● **Exercise instructions**: Nothing below is to be printed except the lines between the line holding "assign rem_r[j] = 15'(nrem_r);" and the line holding "Effect: The new", inclusive, each exactly as it appears.

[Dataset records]
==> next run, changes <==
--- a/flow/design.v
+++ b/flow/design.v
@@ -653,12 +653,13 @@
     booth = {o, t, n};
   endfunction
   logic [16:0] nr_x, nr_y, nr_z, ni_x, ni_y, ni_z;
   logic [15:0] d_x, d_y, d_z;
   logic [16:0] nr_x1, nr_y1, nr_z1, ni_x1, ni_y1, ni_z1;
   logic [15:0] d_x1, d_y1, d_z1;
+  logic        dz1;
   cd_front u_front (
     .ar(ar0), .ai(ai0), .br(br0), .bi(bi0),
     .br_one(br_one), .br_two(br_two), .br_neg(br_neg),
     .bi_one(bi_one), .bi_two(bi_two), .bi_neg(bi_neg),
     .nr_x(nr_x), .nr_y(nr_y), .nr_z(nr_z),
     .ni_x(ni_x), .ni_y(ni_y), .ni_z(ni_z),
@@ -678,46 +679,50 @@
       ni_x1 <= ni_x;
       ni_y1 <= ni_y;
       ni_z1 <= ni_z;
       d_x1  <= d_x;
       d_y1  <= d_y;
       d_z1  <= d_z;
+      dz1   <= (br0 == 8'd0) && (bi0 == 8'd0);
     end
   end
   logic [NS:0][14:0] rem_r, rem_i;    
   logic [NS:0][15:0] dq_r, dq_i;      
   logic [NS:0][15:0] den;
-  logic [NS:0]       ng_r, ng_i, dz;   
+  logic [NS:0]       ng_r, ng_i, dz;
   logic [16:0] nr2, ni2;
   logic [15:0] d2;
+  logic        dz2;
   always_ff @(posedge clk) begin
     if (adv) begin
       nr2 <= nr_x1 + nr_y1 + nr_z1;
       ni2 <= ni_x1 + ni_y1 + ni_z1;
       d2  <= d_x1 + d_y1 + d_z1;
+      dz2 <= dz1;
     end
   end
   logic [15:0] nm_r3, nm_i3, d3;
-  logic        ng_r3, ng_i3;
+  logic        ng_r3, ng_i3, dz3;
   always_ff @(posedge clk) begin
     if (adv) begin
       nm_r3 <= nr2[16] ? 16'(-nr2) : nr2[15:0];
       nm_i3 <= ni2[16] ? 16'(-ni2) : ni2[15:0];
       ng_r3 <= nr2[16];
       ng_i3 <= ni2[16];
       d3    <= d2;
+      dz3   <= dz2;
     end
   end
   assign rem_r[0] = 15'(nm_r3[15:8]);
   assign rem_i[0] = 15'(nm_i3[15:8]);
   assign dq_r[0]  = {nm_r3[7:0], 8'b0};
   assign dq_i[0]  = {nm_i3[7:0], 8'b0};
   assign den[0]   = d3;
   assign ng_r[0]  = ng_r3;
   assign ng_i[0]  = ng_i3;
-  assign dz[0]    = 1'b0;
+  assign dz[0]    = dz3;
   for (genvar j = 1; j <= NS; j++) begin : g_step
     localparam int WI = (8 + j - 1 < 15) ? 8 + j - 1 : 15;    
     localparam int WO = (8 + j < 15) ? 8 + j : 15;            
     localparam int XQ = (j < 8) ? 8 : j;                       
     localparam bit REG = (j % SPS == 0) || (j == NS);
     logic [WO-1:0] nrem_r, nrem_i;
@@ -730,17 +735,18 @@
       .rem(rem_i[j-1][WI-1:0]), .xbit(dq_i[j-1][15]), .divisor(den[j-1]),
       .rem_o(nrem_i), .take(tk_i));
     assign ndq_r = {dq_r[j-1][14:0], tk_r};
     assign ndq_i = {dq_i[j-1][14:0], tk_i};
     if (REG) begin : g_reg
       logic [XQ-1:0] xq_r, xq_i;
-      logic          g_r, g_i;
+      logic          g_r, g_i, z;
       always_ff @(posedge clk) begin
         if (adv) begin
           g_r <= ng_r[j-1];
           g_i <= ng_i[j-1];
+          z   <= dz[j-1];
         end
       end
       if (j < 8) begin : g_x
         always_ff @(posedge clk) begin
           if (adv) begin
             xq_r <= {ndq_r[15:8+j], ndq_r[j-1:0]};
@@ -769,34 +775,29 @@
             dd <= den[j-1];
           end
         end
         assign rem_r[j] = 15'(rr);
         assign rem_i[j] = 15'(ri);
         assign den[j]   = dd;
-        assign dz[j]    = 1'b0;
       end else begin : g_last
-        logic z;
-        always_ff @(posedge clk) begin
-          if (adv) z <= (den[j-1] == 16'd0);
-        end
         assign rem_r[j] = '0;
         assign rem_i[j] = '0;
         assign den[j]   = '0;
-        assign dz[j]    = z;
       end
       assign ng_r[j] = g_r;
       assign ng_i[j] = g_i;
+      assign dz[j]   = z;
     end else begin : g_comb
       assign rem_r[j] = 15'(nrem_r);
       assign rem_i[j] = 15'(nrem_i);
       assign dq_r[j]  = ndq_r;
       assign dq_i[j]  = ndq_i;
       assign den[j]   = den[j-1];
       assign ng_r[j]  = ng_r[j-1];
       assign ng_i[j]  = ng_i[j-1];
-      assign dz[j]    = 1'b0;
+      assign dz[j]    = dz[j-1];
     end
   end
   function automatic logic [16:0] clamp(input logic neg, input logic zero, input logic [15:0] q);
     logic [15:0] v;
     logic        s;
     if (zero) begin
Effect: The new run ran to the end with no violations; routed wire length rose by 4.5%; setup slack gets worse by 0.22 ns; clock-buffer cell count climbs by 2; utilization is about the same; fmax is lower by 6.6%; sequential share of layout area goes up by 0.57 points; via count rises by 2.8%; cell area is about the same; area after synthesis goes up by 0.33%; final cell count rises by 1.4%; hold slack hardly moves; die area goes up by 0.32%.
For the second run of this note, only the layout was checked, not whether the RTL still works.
What follows belongs to an exercise in optimizing a design on an open flow for small area; a production flow would make more cautious choices. Function was checked by simulation only, so behaviour that the tests miss may differ from the original. Power is estimated from default activity; no workload was simulated. The flow treats the clock pin as an ideal source, which a real chip does not have.

$ cat flow/config.mk
export PLATFORM = sky130hd
export DESIGN_NAME = uart_axil_bridge_top
export DESIGN_NICKNAME = uart_axil_bridge_top
export VERILOG_FILES = /design/flow/design.v
export SDC_FILE = /design/flow/constraint.sdc
export NUM_CORES = 4
export LEC_CHECK = 0
export CAP_MARGIN = 20
export CORE_MARGIN = 2
export CORE_UTILIZATION = 40
export CTS_CLUSTER_DIAMETER = 80
export CTS_CLUSTER_SIZE = 34
export SLEW_MARGIN = 20
$ cat flow/constraint.sdc
create_clock -name core_clock -period 5.0 [get_ports {aclk}]
set_input_delay 1.0000 -clock core_clock [delete_from_list [all_inputs] [get_ports {aclk}]]
set_output_delay 1.0000 -clock core_clock [all_outputs]
set_load 0.01 [all_outputs]
Background: an optimization exercise with open tools, aiming at small area, a short achievable clock period and few clock cycles per item. Do not read the settings as production practice. The RTL was checked by simulation tests, not by an equivalence proof against the original design.

==> v24: inputs <==
## sprite_pixel_alpha_blend
module sprite_pixel_alpha_blend (
  input  logic              clk,
  input  logic              rst,
  input  logic              item_valid,
  output logic              item_ready,
  input  logic [31:0]       src_pixel,
  input  logic [31:0]       dst_pixel,
  output logic              result_valid,
  input  logic              result_ready,
  output logic [31:0]       out_pixel,
  output logic              write_enable,
  input  logic              psel,
  input  logic              penable,
  input  logic              pwrite,
  input  logic [2:0]        paddr,
  input  logic [31:0]       pwdata,
  output logic [31:0]       prdata,
  output logic              pready
);
  localparam int S2_STEPS = 3;
  localparam int S3_STEPS = 3;
  logic [1:0]  depth_mode;
  logic [15:0] key_color;
  assign pready = 1'b1;
  always_ff @(posedge clk) begin
    if (rst) begin
      depth_mode <= DEPTH_MODE_RESET;
      key_color  <= KEY_COLOR_RESET;
    end else if (psel && penable && pwrite) begin
      case (paddr[2])
        REG_DEPTH_MODE: depth_mode <= pwdata[1:0];
        REG_KEY_COLOR:  key_color  <= pwdata[15:0];
        default: ;
      endcase
    end
  end
  always_comb begin
    case (paddr[2])
  ...
make LEC_CHECK=0 CAP_MARGIN=20 CORE_MARGIN=2 CORE_UTILIZATION=40 SLEW_MARGIN=20 finish   # period 17.0 ns
run.sh (not shown) runs the stock make flow with config.mk's settings and CLKGATE_MAP_FILE= SYNTH_SCRIPT=/design/flow/synth_recipe.tcl, a recipe that flattens the netlist after the stock synthesis.
==> v25: changes against v24 <==
--- a/flow/design.v
+++ b/flow/design.v
@@ -87,75 +87,115 @@
     logic [40:0] z;
     y = 25'(x) + 25'd1;
     z = {y, 16'b0} + {8'b0, y, 8'b0} + {16'b0, y};
     div255w = z[39:24];
   endfunction
-  logic en;
-  logic v1, v2, v3, v4;
-  assign en         = !result_valid || result_ready;
-  assign item_ready = en;
+  logic v1, v2, v3, v4, vx;
+  logic h1, h2, h3, h4, hx;
+  logic blk;
+  logic go, ofree, take, ring_next;
+  logic [32:0] fin4;    
+  logic [32:0] xres;
+  assign item_ready = !vx && !blk;
+  assign take       = item_valid && item_ready;
+  assign ofree      = !result_valid || result_ready;
+  assign go         = v4 && h4 && ofree;
+  assign ring_next  = vx || take || v1 || v2 || v3 || (v4 && !go);
   always_ff @(posedge clk) begin
     if (rst) begin
-      v1           <= 1'b0;
-      v2           <= 1'b0;
-      v3           <= 1'b0;
-      v4           <= 1'b0;
+      v1  <= 1'b0;
+      v2  <= 1'b0;
+      v3  <= 1'b0;
+      v4  <= 1'b0;
+      vx  <= 1'b0;
+      h1  <= 1'b0;
+      h2  <= 1'b0;
+      h3  <= 1'b0;
+      h4  <= 1'b0;
+      hx  <= 1'b0;
+      blk <= 1'b0;
+    end else begin
+      v1  <= vx || take;
+      v2  <= v1;
+      v3  <= v2;
+      v4  <= v3;
+      vx  <= v4 && !go;
+      h1  <= vx ? (hx || (go && !v3 && !v2 && !v1))
+                : (take && !(v1 || v2 || v3 || (v4 && !go)));
+      h2  <= h1 || (go && !v3 && !v2 && v1);
+      h3  <= h2 || (go && !v3 && v2);
+      h4  <= h3 || (go && v3);
+      hx  <= h4 && !go;
+      blk <= (blk || (v4 && !go)) && ring_next;
+    end
+  end
+  always_ff @(posedge clk) begin
+    if (rst) begin
       result_valid <= 1'b0;
-    end else if (en) begin
-      v1           <= item_valid;
-      v2           <= v1;
-      v3           <= v2;
-      v4           <= v3;
-      result_valid <= v4;
-    end
-  end
-  logic [7:0]  sa0;
+    end else if (ofree) begin
+      result_valid <= go;
+    end
+  end
+  always_ff @(posedge clk) begin
+    if (go) begin
+      out_pixel    <= fin4[31:0];
+      write_enable <= fin4[32];
+    end
+  end
+  always_ff @(posedge clk) begin
+    xres <= fin4;
+  end
+  logic [7:0]  sa0, da0;
   logic [23:0] sc0, dc0;
   logic [15:0] w0;
   logic        we0, az0;
   logic [31:0] word0;
   always_comb begin
     we0   = 1'b0;
     word0 = dst_pixel;
     sa0   = 8'd0;
-    case (depth_mode)
-      MODE_8BIT: begin
-        if ({8'b0, src_pixel[7:0]} != key_color) begin
-          we0   = 1'b1;
-          word0 = {24'b0, src_pixel[7:0]};
+    if (vx) begin
+      we0   = xres[32];
+      word0 = xres[31:0];
+    end else begin
+      case (depth_mode)
+        MODE_8BIT: begin
+          if ({8'b0, src_pixel[7:0]} != key_color) begin
+            we0   = 1'b1;
+            word0 = {24'b0, src_pixel[7:0]};
+          end
         end
-      end
-      MODE_16BIT: begin
-        if (src_pixel[15:0] != key_color) begin
-          we0   = 1'b1;
-          word0 = {16'b0, src_pixel[15:0]};
+        MODE_16BIT: begin
+          if (src_pixel[15:0] != key_color) begin
+            we0   = 1'b1;
+            word0 = {16'b0, src_pixel[15:0]};
+          end
         end
-      end
-      MODE_ARGB: begin
-        sa0 = src_pixel[31:24];
-        we0 = src_pixel[31:24] != 8'd0;
-      end
-      default: ;
-    endcase
+        MODE_ARGB: begin
+          sa0 = src_pixel[31:24];
+          we0 = src_pixel[31:24] != 8'd0;
+        end
+        default: ;
+      endcase
+    end
+    da0 = vx ? xres[31:24] : dst_pixel[31:24];
     az0 = (sa0 == 8'd0) && (word0[31:24] == 8'd0);
-    w0  = az0 ? 16'd65025 : 16'(dst_pixel[31:24] * 8'(~sa0));
+    w0  = az0 ? 16'd65025 : 16'(da0 * 8'(~sa0));
     dc0 = word0[23:0];
     sc0 = src_pixel[23:0];
   end
   logic [7:0]  sa1;
   logic [23:0] sc1, dc1;
   logic [15:0] w1;
   logic        we1, az1;
   always_ff @(posedge clk) begin
-    if (en) begin
-      sa1 <= sa0;
-      sc1 <= sc0;
-      dc1 <= dc0;
-      w1  <= w0;
-      we1 <= we0;
-      az1 <= az0;
-    end
+    sa1 <= sa0;
+    sc1 <= sc0;
+    dc1 <= dc0;
+    w1  <= w0;
+    we1 <= we0;
+    az1 <= az0;
   end
   logic [7:0]  k1, r1, oa1;
   logic [NUM_CHAN-1:0][15:0] a1, b1;
   always_comb begin
     k1  = div255(w1);
@@ -168,17 +208,15 @@
   end
   logic [7:0]  oa2;
   logic        we2, az2;
   logic [NUM_CHAN-1:0][15:0] a2, b2;
   always_ff @(posedge clk) begin
-    if (en) begin
-      oa2 <= oa1;
-      we2 <= we1;
-      az2 <= az1;
-      a2  <= a1;
-      b2  <= b1;
-    end
+    oa2 <= oa1;
+    we2 <= we1;
+    az2 <= az1;
+    a2  <= a1;
+    b2  <= b1;
   end
   logic [NUM_CHAN-1:0][15:0] a2n, b2n;
   always_comb begin
     for (int c = 0; c < NUM_CHAN; c++) begin
       a2n[c] = div_steps(a2[c], oa2, S2_STEPS);
@@ -187,17 +225,15 @@
   end
   logic [7:0]  oa3;
   logic        we3, az3;
   logic [NUM_CHAN-1:0][15:0] a3, b3;
   always_ff @(posedge clk) begin
-    if (en) begin
-      oa3 <= oa2;
-      we3 <= we2;
-      az3 <= az2;
-      a3  <= a2n;
-      b3  <= b2n;
-    end
+    oa3 <= oa2;
+    we3 <= we2;
+    az3 <= az2;
+    a3  <= a2n;
+    b3  <= b2n;
   end
   logic [NUM_CHAN-1:0][15:0] a3n, b3n;
   always_comb begin
     for (int c = 0; c < NUM_CHAN; c++) begin
       a3n[c] = div_steps(a3[c], oa3, S3_STEPS);
@@ -206,29 +242,22 @@
   end
   logic [7:0]  oa4;
   logic        we4, az4;
   logic [NUM_CHAN-1:0][15:0] a4, b4;
   always_ff @(posedge clk) begin
-    if (en) begin
-      oa4 <= oa3;
-      we4 <= we3;
-      az4 <= az3;
-      a4  <= a3n;
-      b4  <= b3n;
-    end
+    oa4 <= oa3;
+    we4 <= we3;
+    az4 <= az3;
+    a4  <= a3n;
+    b4  <= b3n;
   end
   logic [NUM_CHAN-1:0][15:0] a4n, b4n;
   logic [23:0] rgb4;
   always_comb begin
     for (int c = 0; c < NUM_CHAN; c++) begin
       a4n[c] = div_steps(a4[c], oa4, 8 - S2_STEPS - S3_STEPS);
       b4n[c] = div_steps(b4[c], oa4, 8 - S2_STEPS - S3_STEPS);
       rgb4[c*8 +: 8] = a4n[c][7:0] + b4n[c][7:0];
     end
-  end
-  always_ff @(posedge clk) begin
-    if (en) begin
-      out_pixel    <= {az4 ? 8'd0 : oa4, rgb4};
-      write_enable <= we4;
-    end
+    fin4 = {we4, az4 ? 8'd0 : oa4, rgb4};
   end
 endmodule
==> flow/flow/run.sh (new file) <==
#!/bin/bash
# The standard layout, with two changes to how it is made (the SDC is unchanged):
# - timing repair aims below the clock period: repair_timing keeps working until every path
#   has SETUP_SLACK_MARGIN ns of slack;
# - the port buffers that the standard flow puts on every input and output are plain buffers
#   rather than the delay cells buffer_ports picks on its own.
set -euo pipefail
bash standard.sh SETUP_SLACK_MARGIN=${MARGIN:-9.6} \
  "BUFFER_PORTS_ARGS=-buffer_cell sky130_fd_sc_hd__buf_1" finish > standard_flow.log 2>&1
==> flow/standard.sh (new file) <==
#!/bin/bash
# synth_recipe.tcl (not shown) runs the flow's synth.tcl, then flattens the netlist and writes it again
# the make line also repeats each setting of config.mk as NAME=value (left out here)
make -C /OpenROAD-flow-scripts/flow DESIGN_CONFIG=/design/flow/config.mk WORK_HOME=/design/flow/orfs CLKGATE_MAP_FILE= SYNTH_SCRIPT=/design/flow/synth_recipe.tcl "${@:-finish}"
--- a/flow/config.mk
+++ b/flow/config.mk
@@ -5,7 +5,7 @@
 export SDC_FILE = /design/flow/constraint.sdc
 export NUM_CORES = 4
 export LEC_CHECK = 0
 export CAP_MARGIN = 20
 export CORE_MARGIN = 2
-export CORE_UTILIZATION = 40
+export CORE_UTILIZATION = 60
 export SLEW_MARGIN = 20
removed: flow/run.sh
==> v29: changes against v24 <==
==> flow/flow/run.sh (new file) <==
#!/bin/bash
# The standard layout, with timing repair aiming below the clock period: repair_timing keeps
# working until every path has SETUP_SLACK_MARGIN ns of slack. The SDC is unchanged.
set -euo pipefail
bash standard.sh SETUP_SLACK_MARGIN=${MARGIN:-9.8} finish > standard_flow.log 2>&1
==> flow/standard.sh (new file) <==
#!/bin/bash
# synth_recipe.tcl (not shown) runs the flow's synth.tcl, then flattens the netlist and writes it again
# the make line also repeats each setting of config.mk as NAME=value (left out here)
make -C /OpenROAD-flow-scripts/flow DESIGN_CONFIG=/design/flow/config.mk WORK_HOME=/design/flow/orfs CLKGATE_MAP_FILE= SYNTH_SCRIPT=/design/flow/synth_recipe.tcl "${@:-finish}"
--- a/flow/config.mk
+++ b/flow/config.mk
@@ -5,7 +5,7 @@
 export SDC_FILE = /design/flow/constraint.sdc
 export NUM_CORES = 4
 export LEC_CHECK = 0
 export CAP_MARGIN = 20
 export CORE_MARGIN = 2
-export CORE_UTILIZATION = 40
+export CORE_UTILIZATION = 60
 export SLEW_MARGIN = 20
removed: flow/run.sh
==> comparison table <==
| metric | v25 | v29 | v24 |
|---|---|---|---|
| Result of the run | timing/DRC/antenna clean | timing/DRC/antenna clean | timing/DRC/antenna clean |
| Met2 layer wire length in the routed design | 63.1 mm | 63.2 mm | 60.2 mm |
| Layout overhead on the synthesized area | 12.6% | 16.1% | 10.3% |
| Placed cell count | 7290 | 7157 | 7793 |
| Global-route met1 utilization | 0.408 | 0.382 | 0.242 |
| Layout filler cell count | 7318 | 7306 | 13300 |
| Share of the core filled with cells in the final layout | 0.683 | 0.699 | 0.444 |
| Post-detail-place hpwl | 105 mm | 98.4 mm | 100 mm |
| Primary FF master, synth | dfxtp_1 | edfxtp_1 | edfxtp_1 |
| Number of buffers and inverters on the critical path | 6 | 5 | 3 |
| Filler-free cell count of the finished design | 7530 | 7499 | 7902 |
| Global-route wire length before repair | 219 mm | 219 mm | 214 mm |
| Clock latency on the worst-skew pair | 0.67 ns | 0.67 ns | 0.71 ns |
| Longest individual stage delay on the worst path | 0.54 ns | 0.53 ns | 0.85 ns |
| Met2 usage in global routing | 0.475 | 0.465 | 0.305 |
| Fraction of area in multi-input gates | 0.685 | 0.639 | 0.641 |
| Cell type with the largest total area after synthesis | ha_1 | edfxtp_1 | edfxtp_1 |
| Routability Congestion | 0.918 | 0.905 | 0.878 |
| Met3 Usage GRT | 0.0484 | 0.0346 | 0.0227 |
| Non-clock buffers, area share | 0.0402 | 0.0634 | 0.0300 |
| Smallest setup slack after layout | 9.61 ns | 9.61 ns | 8.18 ns |
| Fin Hold WS | 0.323 ns | 0.409 ns | 0.373 ns |
| Slowest cell on crit path | fa_1 | fa_1 | edfxtp_1 |
| Synth Area in Adders | 0.363 | 0.348 | 0.348 |
Testbench counts of v24, summed over its fixed seeds: cycles 11,440, items 11,200.
Testbench counts of v25, summed over its fixed seeds: cycles 11,440, items 11,200.
Testbench counts of v29, summed over its fixed seeds: cycles 11,440, items 11,200.

[static timing again, ports no longer ideal]
How much do the figures lean on ideal ports? The routed layouts below were timed once more, with nothing changed but the port constraints. Step 1: set_driving_cell puts a clkbuf_16 on clk and a buf_2 on each other input, an assumption about the parent block. Step 2 also shifts input and output timing later by t, the mid clock arrival at the registers, as if the neighbouring blocks saw the same clock. Slacks: no drivers / after step 1 / after step 2; pairs: no drivers / after step 1.
run	t, ns	slack for setup (ns)	slew at the worst register clock pin (ns)	worst slew at a driven data input, ns
v24	0.756	8.182 / 8.182 / 8.182	0.07 / 0.07	0.07
v25	0.720	9.615 / 9.579 / 9.150	0.07 / 0.07	0.08
v29	0.728	9.609 / 9.490 / 9.297	0.07 / 0.07	0.20
After both steps every run listed still meets setup and hold. The setup slack of v25, which loses most, moves by -0.036 ns with the drivers and by -0.465 ns with both steps.
From an optimization exercise on the open Yosys and OpenROAD flow, aimed at a short achievable clock period and few clock cycles; shortcuts taken in it are not production practice.
Where RTL was checked, it was by simulation tests only, not by an equivalence proof against the original.
Only the layout flow was run in run 1; the RTL was not checked for function there.
Power figures rest on the tool's default switching activity, not on a simulated workload.

[config.mk]
export PLATFORM = sky130hd
export DESIGN_NAME = processor
export DESIGN_NICKNAME = processor
export VERILOG_FILES = /design/flow/design.v
export SDC_FILE = /design/flow/constraint.sdc
export NUM_CORES = 4
export LEC_CHECK = 0
export CAP_MARGIN = 20
export CORE_MARGIN = 2
export CORE_UTILIZATION = 40
export SETUP_SLACK_MARGIN = 3.0
export SLEW_MARGIN = 20
export SYNTH_HIERARCHICAL = 1
[constraint.sdc]
create_clock -name core_clock -period 5.5 [get_ports {clock}]
set_input_delay 1.1000 -clock core_clock [delete_from_list [all_inputs] [get_ports {clock}]]
set_output_delay 1.1000 -clock core_clock [all_outputs]
set_load 0.01 [all_outputs]
[design.v]
`default_nettype none
package isaPkg;
    localparam int wordWidth    = 32;
    localparam int regAddrWidth = 5;
    localparam int opWidth      = 5;
    localparam logic [opWidth-1:0] opAlu  = 5'd0;
    localparam logic [opWidth-1:0] opJ    = 5'd1;
    localparam logic [opWidth-1:0] opBne  = 5'd2;
    localparam logic [opWidth-1:0] opJal  = 5'd3;
    localparam logic [opWidth-1:0] opJr   = 5'd4;
    localparam logic [opWidth-1:0] opAddi = 5'd5;
    localparam logic [opWidth-1:0] opBlt  = 5'd6;
    localparam logic [opWidth-1:0] opSw   = 5'd7;
    localparam logic [opWidth-1:0] opLw   = 5'd8;
endpackage
`default_nettype wire
`default_nettype none
module instrDecoder (
    input  logic [31:0] instr,
    output logic [4:0]  readA,       
    output logic [4:0]  readB,       
    output logic        usesA,       
    output logic        usesB,       
    output logic        immB,        
    output logic [4:0]  dest,
    output logic        writes,      
    output logic        isLoad,
    output logic        isStore,
    output logic        isBne,
    output logic        isBlt,
    output logic        isJump,      
    output logic        isJal,
    output logic        isJr,
    output logic [5:0]  aluSel       
);
    logic [4:0] op, rd, funct;
    logic       isAlu, isAddi;
    assign op    = instr[31:27];
    assign rd    = instr[26:22];
    assign funct = instr[6:2];
    assign readA = instr[21:17];
    assign readB = (op[2] | op[1]) ? rd : instr[16:12];
    assign isAlu   = (op == isaPkg::opAlu);
    assign isAddi  = (op == isaPkg::opAddi);
    assign isLoad  = (op == isaPkg::opLw);
    assign isStore = (op == isaPkg::opSw);
    assign isBne   = (op == isaPkg::opBne);
    assign isBlt   = (op == isaPkg::opBlt);
    assign isJal   = (op == isaPkg::opJal);
    assign isJump  = (op == isaPkg::opJ) || isJal;
    assign isJr    = (op == isaPkg::opJr);
    assign usesA = isAlu || isAddi || isLoad || isStore || isBne || isBlt;
    assign usesB = isAlu || isBne || isBlt || isJr;
    assign immB  = isAddi || isLoad || isStore;
    assign dest   = isJal ? 5'd31 : rd;
    assign writes = (isAlu || isAddi || isLoad || isJal) && (dest != 5'd0);
    always_comb begin
        aluSel = 6'b000001;
        if (isAlu) begin
            case (funct)
                5'd1:    aluSel = 6'b000010;
                5'd2:    aluSel = 6'b000100;
                5'd3:    aluSel = 6'b001000;
                5'd4:    aluSel = 6'b010000;
                5'd5:    aluSel = 6'b100000;
                default: aluSel = 6'b000001;
            endcase
        end
    end
endmodule
`default_nettype wire
`default_nettype none
module alu (
    input  logic [31:0] opA,
    input  logic [31:0] opB,         
    input  logic        sub,         
    input  logic [3:0]  logicSel,    
    input  logic [4:0]  shamt,
    output logic [31:0] sum,
    output logic [31:0] logicResult
);
    logic [31:0] sra;
    adder32 uAdd (.a(opA), .b(opB), .cin(sub), .sum(sum));
    assign sra     = $signed(opA) >>> shamt;    
    assign logicResult = ({32{logicSel[0]}} & (opA & opB))
                       | ({32{logicSel[1]}} & (opA | opB))
                       | ({32{logicSel[2]}} & (opA << shamt))
                       | ({32{logicSel[3]}} & sra);
endmodule
module adder32 (
    input  logic [31:0] a,
    input  logic [31:0] b,
    input  logic        cin,
    output logic [31:0] sum
);
    logic cout;
    addCarry #(.W(32)) uAdd (.a(a), .b(b), .cin(cin), .sum(sum), .cout(cout));
endmodule
module addCarry #(
    parameter int W = 32
) (
    input  logic [W-1:0] a,
    input  logic [W-1:0] b,
    input  logic         cin,
    output logic [W-1:0] sum,
    output logic         cout
);
    logic [W+1:0] sumWide;
    assign sumWide = {1'b0, a, 1'b1} + {1'b0, b, cin};
    assign sum     = sumWide[W:1];
    assign cout    = sumWide[W+1];
endmodule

● **Output below**:
       assign rem_r[j] = 15'(nrem_r);
       assign rem_i[j] = 15'(nrem_i);
       assign dq_r[j]  = ndq_r;
       assign dq_i[j]  = ndq_i;
       assign den[j]   = den[j-1];
       assign ng_r[j]  = ng_r[j-1];
       assign ng_i[j]  = ng_i[j-1];
-      assign dz[j]    = 1'b0;
+      assign dz[j]    = dz[j-1];
     end
   end
   function automatic logic [16:0] clamp(input logic neg, input logic zero, input logic [15:0] q);
     logic [15:0] v;
     logic        s;
     if (zero) begin
Effect: The new run ran to the end with no violations; routed wire length rose by 4.5%; setup slack gets worse by 0.22 ns; clock-buffer cell count climbs by 2; utilization is about the same; fmax is lower by 6.6%; sequential share of layout area goes up by 0.57 points; via count rises by 2.8%; cell area is about the same; area after synthesis goes up by 0.33%; final cell count rises by 1.4%; hold slack hardly moves; die area goes up by 0.32%.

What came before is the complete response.